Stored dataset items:
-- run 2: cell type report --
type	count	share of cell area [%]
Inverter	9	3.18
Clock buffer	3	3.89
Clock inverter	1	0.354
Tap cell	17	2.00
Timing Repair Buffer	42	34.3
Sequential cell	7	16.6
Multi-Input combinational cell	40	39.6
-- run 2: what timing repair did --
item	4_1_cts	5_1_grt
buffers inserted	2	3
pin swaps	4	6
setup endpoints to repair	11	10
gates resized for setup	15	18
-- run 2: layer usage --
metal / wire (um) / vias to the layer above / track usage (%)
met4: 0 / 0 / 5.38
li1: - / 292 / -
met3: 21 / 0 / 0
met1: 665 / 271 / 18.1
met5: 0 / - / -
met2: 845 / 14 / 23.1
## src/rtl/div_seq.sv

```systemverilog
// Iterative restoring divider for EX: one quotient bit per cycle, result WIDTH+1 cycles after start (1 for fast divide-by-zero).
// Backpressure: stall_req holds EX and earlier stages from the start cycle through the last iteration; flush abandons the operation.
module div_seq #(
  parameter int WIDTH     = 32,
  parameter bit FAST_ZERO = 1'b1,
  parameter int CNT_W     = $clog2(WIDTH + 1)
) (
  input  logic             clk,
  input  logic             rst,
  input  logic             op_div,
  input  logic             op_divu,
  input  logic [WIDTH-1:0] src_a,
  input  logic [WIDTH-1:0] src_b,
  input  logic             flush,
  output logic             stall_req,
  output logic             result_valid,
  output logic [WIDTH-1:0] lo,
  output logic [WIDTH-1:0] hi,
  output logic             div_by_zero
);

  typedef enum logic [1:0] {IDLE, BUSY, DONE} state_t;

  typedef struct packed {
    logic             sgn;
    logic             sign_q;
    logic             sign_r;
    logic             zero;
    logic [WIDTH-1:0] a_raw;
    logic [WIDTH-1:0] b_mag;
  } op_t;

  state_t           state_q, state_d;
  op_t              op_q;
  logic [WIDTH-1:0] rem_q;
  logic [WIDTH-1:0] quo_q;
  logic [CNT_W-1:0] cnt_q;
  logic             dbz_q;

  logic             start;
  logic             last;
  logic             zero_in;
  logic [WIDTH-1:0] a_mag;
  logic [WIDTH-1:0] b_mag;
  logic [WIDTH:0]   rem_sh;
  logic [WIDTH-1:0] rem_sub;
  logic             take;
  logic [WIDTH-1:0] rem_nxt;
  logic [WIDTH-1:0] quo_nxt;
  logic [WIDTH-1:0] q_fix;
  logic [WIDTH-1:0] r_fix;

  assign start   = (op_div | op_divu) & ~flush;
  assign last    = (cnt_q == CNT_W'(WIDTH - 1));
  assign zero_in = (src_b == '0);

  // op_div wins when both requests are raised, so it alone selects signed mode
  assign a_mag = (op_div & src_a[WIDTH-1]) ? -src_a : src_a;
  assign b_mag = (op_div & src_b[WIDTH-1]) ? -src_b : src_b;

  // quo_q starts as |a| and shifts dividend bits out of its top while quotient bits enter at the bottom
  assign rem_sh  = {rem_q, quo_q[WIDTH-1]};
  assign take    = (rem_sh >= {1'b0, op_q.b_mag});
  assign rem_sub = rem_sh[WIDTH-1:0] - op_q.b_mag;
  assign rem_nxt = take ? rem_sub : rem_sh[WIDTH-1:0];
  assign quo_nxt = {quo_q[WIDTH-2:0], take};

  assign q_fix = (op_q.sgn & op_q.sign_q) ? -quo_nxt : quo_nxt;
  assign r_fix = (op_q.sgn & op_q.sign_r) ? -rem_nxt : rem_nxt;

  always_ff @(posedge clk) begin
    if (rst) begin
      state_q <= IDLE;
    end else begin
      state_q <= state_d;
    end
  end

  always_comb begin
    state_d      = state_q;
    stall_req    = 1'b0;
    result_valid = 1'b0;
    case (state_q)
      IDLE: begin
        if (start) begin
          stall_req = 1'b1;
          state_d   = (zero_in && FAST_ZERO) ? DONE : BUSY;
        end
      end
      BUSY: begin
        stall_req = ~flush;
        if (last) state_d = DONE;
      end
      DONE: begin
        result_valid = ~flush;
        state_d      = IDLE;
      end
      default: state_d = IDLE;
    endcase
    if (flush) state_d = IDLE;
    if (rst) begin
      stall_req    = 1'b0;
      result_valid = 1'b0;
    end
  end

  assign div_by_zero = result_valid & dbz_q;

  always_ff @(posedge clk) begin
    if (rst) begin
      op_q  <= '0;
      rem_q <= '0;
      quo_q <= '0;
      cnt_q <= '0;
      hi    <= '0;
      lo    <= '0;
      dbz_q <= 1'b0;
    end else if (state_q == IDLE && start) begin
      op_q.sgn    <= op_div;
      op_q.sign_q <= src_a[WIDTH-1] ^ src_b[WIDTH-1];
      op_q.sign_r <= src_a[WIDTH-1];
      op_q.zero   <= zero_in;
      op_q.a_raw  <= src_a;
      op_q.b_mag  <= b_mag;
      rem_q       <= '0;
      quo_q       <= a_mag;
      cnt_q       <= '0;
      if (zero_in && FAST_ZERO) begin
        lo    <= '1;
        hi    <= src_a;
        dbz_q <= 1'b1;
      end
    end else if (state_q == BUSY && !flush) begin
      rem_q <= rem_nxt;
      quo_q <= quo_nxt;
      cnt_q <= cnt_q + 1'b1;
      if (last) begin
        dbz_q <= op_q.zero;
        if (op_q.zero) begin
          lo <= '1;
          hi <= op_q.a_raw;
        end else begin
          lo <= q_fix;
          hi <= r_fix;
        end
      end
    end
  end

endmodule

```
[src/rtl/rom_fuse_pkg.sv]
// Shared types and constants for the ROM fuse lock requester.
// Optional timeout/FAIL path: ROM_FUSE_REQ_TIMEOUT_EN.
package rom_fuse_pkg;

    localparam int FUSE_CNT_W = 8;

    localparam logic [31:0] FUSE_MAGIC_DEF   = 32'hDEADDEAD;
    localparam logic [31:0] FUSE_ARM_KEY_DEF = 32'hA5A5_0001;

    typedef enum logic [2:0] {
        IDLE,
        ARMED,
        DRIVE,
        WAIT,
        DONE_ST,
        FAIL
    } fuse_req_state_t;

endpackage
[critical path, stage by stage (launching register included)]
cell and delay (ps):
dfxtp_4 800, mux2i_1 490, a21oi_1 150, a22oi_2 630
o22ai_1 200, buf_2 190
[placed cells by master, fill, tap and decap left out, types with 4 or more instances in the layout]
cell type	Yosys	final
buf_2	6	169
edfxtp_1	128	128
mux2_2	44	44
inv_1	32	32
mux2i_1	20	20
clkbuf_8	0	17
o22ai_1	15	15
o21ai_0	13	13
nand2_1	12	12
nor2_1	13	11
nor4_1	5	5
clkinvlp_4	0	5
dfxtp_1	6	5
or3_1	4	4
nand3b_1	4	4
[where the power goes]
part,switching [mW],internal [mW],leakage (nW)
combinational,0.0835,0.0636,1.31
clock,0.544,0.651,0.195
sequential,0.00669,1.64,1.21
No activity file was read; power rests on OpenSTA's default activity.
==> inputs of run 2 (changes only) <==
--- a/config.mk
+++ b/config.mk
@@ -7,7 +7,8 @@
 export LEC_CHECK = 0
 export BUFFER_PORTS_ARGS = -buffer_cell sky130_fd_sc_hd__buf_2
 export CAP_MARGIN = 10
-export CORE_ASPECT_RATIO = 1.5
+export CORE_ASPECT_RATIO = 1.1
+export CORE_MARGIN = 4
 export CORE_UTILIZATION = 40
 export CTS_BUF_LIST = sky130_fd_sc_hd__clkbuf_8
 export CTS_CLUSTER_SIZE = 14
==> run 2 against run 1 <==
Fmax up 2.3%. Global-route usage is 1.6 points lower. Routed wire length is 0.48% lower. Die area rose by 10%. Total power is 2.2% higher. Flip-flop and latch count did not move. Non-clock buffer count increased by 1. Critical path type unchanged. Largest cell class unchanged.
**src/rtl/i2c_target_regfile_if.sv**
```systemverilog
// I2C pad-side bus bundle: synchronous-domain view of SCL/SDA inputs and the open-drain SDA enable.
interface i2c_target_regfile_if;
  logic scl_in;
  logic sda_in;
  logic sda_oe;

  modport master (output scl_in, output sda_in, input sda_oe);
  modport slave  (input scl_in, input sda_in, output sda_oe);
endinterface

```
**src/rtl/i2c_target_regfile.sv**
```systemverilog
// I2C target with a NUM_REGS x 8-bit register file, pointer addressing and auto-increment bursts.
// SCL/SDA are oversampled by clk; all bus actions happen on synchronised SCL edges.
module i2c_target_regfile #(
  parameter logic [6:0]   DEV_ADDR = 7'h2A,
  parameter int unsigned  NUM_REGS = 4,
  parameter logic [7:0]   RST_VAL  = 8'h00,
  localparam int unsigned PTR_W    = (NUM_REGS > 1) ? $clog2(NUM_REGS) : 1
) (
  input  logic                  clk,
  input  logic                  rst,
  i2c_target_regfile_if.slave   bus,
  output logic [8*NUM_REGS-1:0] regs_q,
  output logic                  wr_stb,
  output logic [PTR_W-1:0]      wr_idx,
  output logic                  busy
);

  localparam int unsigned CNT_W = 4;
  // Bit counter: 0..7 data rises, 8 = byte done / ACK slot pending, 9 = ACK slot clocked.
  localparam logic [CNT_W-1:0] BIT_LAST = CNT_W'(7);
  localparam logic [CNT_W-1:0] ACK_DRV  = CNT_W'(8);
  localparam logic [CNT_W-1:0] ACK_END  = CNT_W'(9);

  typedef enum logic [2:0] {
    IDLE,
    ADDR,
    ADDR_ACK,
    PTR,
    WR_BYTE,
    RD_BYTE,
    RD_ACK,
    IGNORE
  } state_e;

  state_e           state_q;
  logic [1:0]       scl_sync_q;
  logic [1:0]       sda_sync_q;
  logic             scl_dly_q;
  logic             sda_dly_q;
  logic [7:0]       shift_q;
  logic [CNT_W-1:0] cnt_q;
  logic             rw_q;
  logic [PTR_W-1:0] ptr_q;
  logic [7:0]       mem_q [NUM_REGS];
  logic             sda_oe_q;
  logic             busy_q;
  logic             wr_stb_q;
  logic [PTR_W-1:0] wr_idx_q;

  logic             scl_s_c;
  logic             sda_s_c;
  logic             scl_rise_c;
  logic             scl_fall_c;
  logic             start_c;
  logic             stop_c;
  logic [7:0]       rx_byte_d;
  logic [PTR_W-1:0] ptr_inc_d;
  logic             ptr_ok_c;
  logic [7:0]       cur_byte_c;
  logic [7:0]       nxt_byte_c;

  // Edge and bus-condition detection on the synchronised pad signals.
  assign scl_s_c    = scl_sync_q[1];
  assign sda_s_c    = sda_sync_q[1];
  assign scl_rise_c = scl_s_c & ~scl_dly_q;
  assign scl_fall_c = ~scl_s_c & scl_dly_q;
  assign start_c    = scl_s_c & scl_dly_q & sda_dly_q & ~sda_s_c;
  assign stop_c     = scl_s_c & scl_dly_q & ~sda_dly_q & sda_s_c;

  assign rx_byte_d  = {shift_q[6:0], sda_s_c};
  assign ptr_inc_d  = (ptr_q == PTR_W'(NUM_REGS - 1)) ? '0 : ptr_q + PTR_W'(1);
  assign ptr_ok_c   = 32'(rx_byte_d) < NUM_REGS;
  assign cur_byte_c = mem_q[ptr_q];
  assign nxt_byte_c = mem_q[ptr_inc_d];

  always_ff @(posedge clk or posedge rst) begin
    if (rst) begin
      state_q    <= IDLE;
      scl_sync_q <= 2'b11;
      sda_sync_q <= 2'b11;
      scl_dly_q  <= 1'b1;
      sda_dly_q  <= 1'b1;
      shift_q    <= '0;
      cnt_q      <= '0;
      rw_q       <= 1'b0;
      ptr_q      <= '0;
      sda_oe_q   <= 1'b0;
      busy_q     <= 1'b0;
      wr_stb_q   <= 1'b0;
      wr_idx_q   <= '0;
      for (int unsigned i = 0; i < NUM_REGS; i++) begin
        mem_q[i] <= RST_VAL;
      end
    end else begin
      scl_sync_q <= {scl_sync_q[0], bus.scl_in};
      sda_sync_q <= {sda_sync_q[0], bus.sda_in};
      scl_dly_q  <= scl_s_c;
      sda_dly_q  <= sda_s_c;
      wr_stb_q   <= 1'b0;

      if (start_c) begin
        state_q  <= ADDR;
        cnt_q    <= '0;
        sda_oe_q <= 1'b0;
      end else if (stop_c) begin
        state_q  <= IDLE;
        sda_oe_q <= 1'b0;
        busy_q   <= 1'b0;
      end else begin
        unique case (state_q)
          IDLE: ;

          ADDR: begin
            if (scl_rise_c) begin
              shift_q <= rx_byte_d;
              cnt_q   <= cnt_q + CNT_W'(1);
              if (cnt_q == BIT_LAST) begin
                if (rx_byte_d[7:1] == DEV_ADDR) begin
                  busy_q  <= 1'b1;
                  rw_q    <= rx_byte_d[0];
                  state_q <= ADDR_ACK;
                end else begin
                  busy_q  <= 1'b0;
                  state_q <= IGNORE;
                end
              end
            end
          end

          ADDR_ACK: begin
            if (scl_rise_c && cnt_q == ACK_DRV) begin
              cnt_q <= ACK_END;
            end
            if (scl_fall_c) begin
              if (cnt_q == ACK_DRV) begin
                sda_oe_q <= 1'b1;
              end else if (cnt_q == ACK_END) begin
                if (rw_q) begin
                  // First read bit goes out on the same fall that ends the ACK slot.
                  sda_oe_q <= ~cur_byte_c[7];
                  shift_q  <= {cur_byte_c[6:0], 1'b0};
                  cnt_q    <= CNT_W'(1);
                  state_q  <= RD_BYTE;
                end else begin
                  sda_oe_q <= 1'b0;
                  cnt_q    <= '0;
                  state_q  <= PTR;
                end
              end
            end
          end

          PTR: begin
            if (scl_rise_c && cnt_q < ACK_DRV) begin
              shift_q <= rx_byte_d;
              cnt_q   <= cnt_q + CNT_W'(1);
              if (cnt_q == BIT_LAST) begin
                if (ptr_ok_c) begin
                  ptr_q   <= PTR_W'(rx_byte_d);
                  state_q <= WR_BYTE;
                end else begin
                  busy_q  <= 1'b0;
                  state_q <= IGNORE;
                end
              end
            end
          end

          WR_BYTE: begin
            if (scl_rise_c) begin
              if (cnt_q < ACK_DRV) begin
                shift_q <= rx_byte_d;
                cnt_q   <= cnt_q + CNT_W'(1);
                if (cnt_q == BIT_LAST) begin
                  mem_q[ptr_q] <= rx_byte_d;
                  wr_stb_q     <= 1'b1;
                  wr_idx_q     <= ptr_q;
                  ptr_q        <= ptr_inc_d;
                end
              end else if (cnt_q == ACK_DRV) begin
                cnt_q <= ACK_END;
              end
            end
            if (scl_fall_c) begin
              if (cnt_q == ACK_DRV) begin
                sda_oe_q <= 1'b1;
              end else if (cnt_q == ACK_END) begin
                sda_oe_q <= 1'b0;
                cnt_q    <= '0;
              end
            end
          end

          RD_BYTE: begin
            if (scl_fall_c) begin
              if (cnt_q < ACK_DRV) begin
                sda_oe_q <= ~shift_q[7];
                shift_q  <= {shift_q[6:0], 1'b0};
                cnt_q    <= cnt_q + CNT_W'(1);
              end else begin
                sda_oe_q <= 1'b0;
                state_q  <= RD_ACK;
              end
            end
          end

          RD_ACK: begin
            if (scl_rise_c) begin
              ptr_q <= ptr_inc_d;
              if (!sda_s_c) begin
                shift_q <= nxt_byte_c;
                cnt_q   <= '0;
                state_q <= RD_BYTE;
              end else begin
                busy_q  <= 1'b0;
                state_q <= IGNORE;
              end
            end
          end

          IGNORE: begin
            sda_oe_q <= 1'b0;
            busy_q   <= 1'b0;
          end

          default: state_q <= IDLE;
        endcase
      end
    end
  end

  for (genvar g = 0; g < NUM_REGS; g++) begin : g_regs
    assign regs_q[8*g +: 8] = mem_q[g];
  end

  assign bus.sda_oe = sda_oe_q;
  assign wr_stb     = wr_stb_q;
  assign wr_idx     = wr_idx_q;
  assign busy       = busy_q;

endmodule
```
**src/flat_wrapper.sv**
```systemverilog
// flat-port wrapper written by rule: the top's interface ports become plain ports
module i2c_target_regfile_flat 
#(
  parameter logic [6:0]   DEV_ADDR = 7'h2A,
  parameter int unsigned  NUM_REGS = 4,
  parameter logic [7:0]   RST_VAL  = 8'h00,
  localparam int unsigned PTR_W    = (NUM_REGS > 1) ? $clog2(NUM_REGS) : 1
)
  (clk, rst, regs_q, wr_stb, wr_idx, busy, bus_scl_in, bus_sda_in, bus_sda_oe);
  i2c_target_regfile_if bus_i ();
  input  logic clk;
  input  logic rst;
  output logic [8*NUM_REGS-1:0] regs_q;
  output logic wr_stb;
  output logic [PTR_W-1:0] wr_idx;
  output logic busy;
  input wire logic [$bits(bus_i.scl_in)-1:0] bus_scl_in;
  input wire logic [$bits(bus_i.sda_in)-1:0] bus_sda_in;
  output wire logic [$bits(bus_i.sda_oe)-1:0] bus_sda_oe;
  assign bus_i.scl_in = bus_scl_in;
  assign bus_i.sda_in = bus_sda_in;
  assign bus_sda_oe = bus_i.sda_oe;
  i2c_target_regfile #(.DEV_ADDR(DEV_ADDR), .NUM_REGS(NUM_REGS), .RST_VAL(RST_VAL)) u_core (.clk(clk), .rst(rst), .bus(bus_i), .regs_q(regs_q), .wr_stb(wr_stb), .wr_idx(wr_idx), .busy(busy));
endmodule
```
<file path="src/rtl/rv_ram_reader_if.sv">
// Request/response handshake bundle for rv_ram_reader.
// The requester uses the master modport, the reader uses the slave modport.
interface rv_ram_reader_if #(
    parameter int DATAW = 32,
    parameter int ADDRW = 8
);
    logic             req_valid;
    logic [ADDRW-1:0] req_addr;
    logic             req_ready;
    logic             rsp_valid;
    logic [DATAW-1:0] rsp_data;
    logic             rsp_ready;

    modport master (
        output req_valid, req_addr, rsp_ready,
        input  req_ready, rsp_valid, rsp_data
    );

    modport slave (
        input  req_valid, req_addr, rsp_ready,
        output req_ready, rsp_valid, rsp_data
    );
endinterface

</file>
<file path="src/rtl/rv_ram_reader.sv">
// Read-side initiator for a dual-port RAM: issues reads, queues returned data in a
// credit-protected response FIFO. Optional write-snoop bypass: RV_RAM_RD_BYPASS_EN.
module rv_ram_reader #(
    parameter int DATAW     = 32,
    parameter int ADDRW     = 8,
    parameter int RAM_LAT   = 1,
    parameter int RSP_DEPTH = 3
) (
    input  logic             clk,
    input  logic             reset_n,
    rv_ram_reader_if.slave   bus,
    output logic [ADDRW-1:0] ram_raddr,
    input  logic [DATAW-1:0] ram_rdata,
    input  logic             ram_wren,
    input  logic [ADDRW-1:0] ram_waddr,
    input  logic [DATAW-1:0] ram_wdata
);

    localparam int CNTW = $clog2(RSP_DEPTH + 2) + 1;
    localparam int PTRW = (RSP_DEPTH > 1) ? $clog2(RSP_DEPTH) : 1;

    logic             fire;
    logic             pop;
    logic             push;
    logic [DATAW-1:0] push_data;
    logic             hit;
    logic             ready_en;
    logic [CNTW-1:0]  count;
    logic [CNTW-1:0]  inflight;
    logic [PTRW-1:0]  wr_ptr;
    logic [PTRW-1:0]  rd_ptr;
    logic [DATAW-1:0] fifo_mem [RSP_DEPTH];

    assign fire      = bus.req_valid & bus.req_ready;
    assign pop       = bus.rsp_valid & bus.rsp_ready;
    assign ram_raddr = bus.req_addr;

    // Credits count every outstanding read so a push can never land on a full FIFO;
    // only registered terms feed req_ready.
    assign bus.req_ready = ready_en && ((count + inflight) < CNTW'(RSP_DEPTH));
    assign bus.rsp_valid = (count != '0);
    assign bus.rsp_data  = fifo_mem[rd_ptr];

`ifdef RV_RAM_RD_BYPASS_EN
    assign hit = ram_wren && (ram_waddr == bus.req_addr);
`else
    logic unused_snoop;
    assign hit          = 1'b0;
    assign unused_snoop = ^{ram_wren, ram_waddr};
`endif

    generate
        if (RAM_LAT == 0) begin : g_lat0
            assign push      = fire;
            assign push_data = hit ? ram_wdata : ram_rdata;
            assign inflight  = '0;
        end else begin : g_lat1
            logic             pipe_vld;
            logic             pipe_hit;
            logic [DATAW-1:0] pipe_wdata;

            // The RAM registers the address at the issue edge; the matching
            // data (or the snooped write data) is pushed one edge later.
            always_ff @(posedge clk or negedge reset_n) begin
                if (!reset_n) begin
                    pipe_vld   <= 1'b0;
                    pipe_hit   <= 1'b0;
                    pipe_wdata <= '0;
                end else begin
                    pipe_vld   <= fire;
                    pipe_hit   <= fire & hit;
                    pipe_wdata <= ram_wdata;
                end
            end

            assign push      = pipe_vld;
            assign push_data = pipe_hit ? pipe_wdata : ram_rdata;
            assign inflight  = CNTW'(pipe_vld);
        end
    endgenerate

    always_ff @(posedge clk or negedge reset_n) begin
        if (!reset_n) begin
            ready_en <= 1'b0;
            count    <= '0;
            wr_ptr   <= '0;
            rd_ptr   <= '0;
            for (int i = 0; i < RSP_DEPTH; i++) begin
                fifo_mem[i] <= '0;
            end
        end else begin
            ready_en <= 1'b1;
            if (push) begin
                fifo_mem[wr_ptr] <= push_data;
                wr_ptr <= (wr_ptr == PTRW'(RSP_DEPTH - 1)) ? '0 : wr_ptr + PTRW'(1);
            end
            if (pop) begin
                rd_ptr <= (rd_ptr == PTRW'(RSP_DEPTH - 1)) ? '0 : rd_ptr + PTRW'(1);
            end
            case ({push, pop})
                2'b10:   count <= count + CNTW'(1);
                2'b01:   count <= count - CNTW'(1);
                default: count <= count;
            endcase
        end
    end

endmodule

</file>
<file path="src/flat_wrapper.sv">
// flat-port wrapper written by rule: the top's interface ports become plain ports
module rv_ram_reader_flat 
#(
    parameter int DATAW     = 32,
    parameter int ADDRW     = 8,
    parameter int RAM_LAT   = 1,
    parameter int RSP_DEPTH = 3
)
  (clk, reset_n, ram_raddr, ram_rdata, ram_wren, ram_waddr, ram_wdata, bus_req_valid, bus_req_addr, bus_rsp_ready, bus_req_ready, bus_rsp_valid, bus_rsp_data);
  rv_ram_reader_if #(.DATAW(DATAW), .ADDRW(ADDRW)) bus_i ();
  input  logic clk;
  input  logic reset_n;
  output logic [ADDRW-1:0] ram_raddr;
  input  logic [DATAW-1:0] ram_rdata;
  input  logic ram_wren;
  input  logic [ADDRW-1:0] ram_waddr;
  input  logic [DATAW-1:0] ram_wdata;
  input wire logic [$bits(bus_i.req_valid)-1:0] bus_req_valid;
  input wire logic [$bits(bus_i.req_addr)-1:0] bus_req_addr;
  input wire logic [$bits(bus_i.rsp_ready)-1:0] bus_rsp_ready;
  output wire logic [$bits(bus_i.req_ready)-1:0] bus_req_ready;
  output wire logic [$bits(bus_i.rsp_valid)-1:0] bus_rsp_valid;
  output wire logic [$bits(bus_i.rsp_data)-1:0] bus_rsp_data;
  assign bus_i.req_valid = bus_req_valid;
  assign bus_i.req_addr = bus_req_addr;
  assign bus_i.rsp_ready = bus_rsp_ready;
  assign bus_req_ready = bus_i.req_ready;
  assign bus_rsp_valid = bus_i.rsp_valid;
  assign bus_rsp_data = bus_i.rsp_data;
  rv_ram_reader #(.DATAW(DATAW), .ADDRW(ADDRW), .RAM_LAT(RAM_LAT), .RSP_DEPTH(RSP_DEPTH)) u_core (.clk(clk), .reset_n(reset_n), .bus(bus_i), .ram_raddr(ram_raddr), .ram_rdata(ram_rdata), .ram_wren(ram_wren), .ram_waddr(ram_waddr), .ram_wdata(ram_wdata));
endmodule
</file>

■ Your goal
Nothing but the lines from the first line of the data through the line with "met5: 0 / - /" should be returned, exactly as they appear, both ends included.

■ Expected output
-- run 2: cell type report --
type	count	share of cell area [%]
Inverter	9	3.18
Clock buffer	3	3.89
Clock inverter	1	0.354
Tap cell	17	2.00
Timing Repair Buffer	42	34.3
Sequential cell	7	16.6
Multi-Input combinational cell	40	39.6
-- run 2: what timing repair did --
item	4_1_cts	5_1_grt
buffers inserted	2	3
pin swaps	4	6
setup endpoints to repair	11	10
gates resized for setup	15	18
-- run 2: layer usage --
metal / wire (um) / vias to the layer above / track usage (%)
met4: 0 / 0 / 5.38
li1: - / 292 / -
met3: 21 / 0 / 0
met1: 665 / 271 / 18.1
met5: 0 / - / -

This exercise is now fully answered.